-------- ENTRIES PROVIDED --------
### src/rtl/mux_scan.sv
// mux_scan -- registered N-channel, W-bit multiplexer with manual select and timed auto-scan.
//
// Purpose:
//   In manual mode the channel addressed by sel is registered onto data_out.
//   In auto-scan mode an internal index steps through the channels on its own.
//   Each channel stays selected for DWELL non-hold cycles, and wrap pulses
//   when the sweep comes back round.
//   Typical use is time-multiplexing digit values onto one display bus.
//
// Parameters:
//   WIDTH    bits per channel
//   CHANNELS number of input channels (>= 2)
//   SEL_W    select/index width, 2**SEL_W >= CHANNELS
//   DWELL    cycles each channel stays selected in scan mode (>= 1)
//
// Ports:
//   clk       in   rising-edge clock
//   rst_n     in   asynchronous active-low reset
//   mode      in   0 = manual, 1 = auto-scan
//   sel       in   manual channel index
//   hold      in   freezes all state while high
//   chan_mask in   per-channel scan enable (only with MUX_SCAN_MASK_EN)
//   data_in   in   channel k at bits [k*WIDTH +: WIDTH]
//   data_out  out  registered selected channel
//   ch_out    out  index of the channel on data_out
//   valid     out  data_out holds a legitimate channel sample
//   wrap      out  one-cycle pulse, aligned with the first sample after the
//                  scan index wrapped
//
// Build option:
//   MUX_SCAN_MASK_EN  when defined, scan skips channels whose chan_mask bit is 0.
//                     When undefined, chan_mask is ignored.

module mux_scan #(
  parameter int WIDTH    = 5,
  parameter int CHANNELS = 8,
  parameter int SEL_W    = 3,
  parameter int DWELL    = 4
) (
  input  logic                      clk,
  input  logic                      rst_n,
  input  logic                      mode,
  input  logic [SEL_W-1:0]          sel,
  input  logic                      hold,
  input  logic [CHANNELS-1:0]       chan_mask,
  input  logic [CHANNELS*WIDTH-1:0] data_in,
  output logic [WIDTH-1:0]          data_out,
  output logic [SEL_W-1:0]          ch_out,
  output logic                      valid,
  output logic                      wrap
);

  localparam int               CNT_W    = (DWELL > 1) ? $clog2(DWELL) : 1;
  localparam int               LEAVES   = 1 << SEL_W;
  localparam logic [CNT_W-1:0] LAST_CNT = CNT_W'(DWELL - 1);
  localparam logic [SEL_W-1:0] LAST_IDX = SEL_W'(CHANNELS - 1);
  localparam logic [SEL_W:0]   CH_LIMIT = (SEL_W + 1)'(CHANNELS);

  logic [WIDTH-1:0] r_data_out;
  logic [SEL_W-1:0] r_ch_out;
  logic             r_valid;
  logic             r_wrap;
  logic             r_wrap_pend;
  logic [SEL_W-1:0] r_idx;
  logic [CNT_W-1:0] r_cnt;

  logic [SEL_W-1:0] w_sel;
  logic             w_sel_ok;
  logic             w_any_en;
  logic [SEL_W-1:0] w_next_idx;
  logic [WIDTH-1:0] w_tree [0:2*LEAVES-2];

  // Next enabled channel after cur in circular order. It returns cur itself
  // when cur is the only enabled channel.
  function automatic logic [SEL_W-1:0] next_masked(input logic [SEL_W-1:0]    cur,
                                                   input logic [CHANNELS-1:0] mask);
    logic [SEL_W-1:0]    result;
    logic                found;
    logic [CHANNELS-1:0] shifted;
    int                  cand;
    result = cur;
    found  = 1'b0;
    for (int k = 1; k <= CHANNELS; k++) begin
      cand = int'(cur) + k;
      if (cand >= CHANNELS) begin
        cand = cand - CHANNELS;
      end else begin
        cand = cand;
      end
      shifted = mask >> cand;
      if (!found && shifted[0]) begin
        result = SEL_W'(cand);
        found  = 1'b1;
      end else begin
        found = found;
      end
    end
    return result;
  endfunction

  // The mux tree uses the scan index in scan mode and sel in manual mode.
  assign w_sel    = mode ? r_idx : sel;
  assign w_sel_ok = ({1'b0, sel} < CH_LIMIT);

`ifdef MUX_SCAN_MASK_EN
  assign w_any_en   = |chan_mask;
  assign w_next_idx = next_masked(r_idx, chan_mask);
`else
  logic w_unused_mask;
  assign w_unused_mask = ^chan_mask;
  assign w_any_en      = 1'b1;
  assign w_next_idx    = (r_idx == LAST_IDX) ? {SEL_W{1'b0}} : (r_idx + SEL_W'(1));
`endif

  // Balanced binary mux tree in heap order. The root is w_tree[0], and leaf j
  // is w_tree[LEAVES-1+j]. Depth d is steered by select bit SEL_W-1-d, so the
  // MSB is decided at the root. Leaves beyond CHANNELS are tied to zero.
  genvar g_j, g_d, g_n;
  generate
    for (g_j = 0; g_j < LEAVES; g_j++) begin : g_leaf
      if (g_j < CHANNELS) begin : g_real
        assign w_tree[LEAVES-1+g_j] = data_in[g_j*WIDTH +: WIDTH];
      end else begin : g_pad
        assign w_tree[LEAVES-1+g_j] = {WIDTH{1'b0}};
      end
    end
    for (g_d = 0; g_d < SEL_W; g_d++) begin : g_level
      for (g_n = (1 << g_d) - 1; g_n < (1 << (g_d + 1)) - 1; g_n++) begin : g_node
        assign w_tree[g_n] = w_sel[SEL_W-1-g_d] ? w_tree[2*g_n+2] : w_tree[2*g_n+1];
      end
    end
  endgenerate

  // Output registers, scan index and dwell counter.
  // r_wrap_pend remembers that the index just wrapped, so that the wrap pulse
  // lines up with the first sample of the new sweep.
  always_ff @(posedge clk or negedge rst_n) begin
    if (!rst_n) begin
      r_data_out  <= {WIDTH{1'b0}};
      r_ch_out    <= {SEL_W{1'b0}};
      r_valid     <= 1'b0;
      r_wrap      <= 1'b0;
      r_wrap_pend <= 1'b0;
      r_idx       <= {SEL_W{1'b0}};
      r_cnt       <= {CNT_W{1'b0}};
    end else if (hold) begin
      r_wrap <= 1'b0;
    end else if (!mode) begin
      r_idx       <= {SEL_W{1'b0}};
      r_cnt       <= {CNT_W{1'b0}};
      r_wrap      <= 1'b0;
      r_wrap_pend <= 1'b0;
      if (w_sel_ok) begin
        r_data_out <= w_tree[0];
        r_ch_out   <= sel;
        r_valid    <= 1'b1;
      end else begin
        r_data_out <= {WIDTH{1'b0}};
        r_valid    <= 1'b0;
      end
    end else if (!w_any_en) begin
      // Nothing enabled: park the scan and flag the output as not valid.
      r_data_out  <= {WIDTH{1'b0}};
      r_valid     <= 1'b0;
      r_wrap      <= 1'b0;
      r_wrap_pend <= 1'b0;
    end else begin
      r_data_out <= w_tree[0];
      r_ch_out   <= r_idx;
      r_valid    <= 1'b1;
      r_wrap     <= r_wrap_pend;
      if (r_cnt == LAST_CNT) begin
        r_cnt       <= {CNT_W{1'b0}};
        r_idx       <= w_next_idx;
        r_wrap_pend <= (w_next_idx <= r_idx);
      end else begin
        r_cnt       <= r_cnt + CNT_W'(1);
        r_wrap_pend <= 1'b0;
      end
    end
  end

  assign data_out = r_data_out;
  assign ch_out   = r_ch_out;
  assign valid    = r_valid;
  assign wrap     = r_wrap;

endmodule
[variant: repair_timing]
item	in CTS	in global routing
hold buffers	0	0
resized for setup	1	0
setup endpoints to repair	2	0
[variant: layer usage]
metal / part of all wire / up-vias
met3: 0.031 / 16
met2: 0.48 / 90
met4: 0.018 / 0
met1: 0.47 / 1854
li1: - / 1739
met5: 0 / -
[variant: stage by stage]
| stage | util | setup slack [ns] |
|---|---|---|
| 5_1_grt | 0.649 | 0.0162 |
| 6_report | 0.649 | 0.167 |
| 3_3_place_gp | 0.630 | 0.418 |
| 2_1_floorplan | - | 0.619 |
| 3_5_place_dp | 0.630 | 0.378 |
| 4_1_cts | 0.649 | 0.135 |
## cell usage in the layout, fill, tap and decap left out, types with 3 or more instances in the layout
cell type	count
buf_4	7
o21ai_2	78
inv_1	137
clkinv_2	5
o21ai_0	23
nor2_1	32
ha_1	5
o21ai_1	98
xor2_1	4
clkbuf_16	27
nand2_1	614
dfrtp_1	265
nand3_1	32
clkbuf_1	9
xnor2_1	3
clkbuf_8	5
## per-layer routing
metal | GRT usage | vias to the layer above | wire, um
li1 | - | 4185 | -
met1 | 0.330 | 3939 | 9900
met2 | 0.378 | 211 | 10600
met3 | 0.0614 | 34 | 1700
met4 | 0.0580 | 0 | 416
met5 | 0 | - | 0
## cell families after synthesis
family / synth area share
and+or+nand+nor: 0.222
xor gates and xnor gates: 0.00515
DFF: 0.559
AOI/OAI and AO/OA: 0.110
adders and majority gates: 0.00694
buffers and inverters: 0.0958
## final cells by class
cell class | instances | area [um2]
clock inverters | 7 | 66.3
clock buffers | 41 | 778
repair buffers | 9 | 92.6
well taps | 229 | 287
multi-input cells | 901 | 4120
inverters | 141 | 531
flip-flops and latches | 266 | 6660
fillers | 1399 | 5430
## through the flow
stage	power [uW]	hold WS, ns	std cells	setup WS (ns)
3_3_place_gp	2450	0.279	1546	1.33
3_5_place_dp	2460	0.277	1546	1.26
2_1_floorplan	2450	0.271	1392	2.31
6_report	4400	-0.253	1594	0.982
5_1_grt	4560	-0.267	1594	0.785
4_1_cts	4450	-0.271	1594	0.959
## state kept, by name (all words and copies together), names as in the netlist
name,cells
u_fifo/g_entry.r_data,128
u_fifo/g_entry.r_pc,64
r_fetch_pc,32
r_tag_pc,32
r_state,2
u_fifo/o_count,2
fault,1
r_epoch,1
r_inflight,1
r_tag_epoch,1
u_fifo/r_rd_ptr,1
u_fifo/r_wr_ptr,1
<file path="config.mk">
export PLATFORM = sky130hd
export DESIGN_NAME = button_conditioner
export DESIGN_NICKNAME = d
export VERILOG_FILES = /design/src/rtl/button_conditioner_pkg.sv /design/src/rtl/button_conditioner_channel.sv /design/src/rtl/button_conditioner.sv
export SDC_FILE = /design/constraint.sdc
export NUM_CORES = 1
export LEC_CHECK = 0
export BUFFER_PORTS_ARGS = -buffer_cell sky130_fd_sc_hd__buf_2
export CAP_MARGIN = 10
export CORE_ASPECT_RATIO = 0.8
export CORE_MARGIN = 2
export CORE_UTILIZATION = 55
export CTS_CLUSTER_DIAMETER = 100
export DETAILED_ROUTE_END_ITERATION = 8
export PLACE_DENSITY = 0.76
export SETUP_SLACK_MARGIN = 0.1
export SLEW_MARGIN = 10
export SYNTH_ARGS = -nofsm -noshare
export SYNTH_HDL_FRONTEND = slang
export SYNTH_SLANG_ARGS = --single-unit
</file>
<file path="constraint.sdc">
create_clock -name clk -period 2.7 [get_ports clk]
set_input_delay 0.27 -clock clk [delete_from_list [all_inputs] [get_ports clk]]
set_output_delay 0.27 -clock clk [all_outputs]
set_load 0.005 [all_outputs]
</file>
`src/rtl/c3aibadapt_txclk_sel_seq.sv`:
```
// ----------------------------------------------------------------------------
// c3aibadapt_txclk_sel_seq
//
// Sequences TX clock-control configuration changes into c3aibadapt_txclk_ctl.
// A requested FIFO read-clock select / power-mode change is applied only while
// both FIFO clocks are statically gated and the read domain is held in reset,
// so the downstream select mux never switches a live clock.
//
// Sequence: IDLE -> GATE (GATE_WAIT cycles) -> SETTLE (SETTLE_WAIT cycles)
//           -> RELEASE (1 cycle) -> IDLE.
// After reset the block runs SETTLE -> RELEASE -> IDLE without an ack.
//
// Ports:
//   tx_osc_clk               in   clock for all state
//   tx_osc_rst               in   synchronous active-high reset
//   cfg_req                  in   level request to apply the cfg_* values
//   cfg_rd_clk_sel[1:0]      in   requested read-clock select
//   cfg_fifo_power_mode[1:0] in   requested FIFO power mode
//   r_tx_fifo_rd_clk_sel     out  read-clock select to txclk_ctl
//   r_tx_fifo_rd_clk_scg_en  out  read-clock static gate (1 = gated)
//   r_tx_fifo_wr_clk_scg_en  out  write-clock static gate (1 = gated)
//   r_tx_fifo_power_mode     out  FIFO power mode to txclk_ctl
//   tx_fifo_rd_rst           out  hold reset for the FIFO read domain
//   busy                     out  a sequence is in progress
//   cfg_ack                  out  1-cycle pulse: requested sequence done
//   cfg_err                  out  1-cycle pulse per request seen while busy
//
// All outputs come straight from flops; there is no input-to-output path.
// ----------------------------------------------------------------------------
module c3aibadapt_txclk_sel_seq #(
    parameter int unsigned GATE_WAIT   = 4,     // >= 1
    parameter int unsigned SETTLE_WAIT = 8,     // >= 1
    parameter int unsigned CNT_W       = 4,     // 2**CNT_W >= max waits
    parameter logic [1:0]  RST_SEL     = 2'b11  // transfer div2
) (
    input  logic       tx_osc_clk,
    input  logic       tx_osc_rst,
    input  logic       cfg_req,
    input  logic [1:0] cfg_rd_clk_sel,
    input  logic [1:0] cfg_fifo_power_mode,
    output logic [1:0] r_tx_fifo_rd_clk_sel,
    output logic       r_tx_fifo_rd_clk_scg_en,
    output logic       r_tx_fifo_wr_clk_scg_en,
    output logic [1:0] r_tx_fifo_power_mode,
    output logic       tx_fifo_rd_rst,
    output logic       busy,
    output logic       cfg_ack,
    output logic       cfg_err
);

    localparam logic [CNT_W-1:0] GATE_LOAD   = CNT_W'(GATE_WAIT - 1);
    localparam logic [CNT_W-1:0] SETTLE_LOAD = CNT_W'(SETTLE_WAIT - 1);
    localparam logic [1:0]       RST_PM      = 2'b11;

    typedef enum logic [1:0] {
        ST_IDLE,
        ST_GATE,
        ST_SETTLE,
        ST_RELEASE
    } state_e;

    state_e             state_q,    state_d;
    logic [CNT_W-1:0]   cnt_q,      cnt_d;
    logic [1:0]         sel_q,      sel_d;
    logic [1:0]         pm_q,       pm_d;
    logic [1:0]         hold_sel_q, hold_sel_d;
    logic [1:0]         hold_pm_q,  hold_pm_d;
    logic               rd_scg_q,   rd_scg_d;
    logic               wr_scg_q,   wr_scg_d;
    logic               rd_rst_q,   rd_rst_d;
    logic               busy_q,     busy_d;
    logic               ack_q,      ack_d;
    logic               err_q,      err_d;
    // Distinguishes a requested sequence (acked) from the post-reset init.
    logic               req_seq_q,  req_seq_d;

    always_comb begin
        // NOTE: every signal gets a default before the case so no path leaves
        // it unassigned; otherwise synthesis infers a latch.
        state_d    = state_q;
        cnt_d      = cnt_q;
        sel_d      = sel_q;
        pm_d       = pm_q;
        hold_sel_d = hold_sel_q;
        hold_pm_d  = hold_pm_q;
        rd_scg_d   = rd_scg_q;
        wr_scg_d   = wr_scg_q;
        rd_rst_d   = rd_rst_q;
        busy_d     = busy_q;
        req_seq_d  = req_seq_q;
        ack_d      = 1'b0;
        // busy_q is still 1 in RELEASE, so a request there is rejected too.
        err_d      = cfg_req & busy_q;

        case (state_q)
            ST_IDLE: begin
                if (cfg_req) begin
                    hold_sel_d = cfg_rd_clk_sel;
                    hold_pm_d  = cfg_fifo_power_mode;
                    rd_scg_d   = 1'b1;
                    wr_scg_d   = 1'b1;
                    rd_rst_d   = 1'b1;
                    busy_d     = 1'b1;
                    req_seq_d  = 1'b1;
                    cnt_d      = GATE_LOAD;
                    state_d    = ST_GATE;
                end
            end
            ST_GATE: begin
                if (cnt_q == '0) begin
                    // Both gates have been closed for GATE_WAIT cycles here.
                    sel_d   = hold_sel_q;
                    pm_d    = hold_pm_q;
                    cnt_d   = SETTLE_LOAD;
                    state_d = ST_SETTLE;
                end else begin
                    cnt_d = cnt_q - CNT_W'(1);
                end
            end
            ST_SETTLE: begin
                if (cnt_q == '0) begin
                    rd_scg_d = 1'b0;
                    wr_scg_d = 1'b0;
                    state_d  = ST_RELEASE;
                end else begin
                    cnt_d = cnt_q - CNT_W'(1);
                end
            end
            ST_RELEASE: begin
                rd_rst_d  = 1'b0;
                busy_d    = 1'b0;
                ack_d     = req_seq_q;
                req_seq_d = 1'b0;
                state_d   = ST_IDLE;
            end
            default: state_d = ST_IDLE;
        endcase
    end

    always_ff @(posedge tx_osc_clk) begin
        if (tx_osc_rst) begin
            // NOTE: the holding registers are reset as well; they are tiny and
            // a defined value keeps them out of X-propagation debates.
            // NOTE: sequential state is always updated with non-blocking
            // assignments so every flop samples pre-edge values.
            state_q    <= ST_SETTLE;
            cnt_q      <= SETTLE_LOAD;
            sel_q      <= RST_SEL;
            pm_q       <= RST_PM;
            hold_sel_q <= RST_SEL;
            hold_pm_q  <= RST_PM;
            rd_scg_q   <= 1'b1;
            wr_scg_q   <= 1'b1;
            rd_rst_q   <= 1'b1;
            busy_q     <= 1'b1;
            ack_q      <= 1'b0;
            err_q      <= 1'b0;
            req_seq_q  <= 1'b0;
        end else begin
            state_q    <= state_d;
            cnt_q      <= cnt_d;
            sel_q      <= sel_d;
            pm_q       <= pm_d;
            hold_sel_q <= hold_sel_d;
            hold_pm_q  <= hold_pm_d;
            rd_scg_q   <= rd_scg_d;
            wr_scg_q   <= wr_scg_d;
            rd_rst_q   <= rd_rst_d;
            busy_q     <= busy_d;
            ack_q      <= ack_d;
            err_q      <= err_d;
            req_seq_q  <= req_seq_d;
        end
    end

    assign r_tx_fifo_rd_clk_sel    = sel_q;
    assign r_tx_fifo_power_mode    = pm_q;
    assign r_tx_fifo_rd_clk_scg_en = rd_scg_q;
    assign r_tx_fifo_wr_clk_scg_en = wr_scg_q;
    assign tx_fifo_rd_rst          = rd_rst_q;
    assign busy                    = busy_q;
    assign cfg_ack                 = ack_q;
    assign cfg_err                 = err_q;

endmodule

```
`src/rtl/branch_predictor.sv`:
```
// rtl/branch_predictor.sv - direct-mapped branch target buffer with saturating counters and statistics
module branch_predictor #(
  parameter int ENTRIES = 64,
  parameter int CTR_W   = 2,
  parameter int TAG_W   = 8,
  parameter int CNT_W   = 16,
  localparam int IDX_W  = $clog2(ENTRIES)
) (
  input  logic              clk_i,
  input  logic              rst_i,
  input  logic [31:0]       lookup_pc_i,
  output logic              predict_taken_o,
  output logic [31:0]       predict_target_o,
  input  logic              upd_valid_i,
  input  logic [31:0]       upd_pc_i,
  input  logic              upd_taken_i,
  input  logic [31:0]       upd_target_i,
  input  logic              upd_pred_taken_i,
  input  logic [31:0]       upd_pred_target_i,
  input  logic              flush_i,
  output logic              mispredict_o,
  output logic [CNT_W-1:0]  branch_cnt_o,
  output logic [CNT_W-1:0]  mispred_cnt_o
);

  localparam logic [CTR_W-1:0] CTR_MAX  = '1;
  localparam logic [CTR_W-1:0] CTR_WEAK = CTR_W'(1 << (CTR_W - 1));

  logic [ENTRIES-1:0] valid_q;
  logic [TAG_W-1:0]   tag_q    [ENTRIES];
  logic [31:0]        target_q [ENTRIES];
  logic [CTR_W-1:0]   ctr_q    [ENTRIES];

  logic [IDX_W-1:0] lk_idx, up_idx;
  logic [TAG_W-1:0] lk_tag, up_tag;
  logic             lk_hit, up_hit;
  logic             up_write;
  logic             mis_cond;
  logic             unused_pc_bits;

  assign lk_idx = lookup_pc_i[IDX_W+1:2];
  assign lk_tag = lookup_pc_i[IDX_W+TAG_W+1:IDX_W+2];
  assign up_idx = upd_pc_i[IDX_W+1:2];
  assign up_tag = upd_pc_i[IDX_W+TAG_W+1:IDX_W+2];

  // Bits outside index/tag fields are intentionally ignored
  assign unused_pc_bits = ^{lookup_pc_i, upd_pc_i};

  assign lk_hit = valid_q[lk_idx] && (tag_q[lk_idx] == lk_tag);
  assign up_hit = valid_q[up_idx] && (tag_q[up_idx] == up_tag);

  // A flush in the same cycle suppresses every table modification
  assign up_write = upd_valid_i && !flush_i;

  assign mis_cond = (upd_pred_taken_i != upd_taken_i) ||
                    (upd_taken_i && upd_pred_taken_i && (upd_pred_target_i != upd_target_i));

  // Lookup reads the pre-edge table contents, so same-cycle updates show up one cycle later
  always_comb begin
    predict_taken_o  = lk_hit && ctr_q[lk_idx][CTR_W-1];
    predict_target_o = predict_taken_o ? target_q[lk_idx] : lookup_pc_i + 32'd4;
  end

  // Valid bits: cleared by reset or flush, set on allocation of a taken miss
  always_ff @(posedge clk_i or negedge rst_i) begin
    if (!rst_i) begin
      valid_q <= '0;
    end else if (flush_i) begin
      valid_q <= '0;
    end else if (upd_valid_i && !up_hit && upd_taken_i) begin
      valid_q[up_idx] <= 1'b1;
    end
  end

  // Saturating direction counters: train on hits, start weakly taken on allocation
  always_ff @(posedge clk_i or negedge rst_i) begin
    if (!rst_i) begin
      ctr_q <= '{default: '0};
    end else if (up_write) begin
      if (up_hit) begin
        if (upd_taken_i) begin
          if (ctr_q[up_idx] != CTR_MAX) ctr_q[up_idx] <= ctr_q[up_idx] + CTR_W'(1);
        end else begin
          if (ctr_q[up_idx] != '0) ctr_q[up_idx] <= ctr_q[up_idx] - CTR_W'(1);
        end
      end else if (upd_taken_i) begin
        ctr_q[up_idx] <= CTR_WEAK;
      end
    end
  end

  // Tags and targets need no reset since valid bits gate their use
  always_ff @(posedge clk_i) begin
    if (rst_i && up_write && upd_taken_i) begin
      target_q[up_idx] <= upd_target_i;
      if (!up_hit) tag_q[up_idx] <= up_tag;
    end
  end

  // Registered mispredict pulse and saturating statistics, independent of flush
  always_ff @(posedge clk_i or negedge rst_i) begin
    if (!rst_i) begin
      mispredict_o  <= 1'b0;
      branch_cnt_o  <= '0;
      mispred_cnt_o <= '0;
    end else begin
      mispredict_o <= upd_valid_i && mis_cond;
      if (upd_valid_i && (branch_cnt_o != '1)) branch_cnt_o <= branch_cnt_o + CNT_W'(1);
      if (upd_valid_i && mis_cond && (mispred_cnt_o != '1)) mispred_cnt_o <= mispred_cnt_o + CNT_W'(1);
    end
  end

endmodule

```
--------
EXERCISE GOAL ▸ Every line from the data above that contains "usage" must appear in the answer.

SOLVED EXERCISE ▸
[variant: layer usage]
## cell usage in the layout, fill, tap and decap left out, types with 3 or more instances in the layout
metal | GRT usage | vias to the layer above | wire, um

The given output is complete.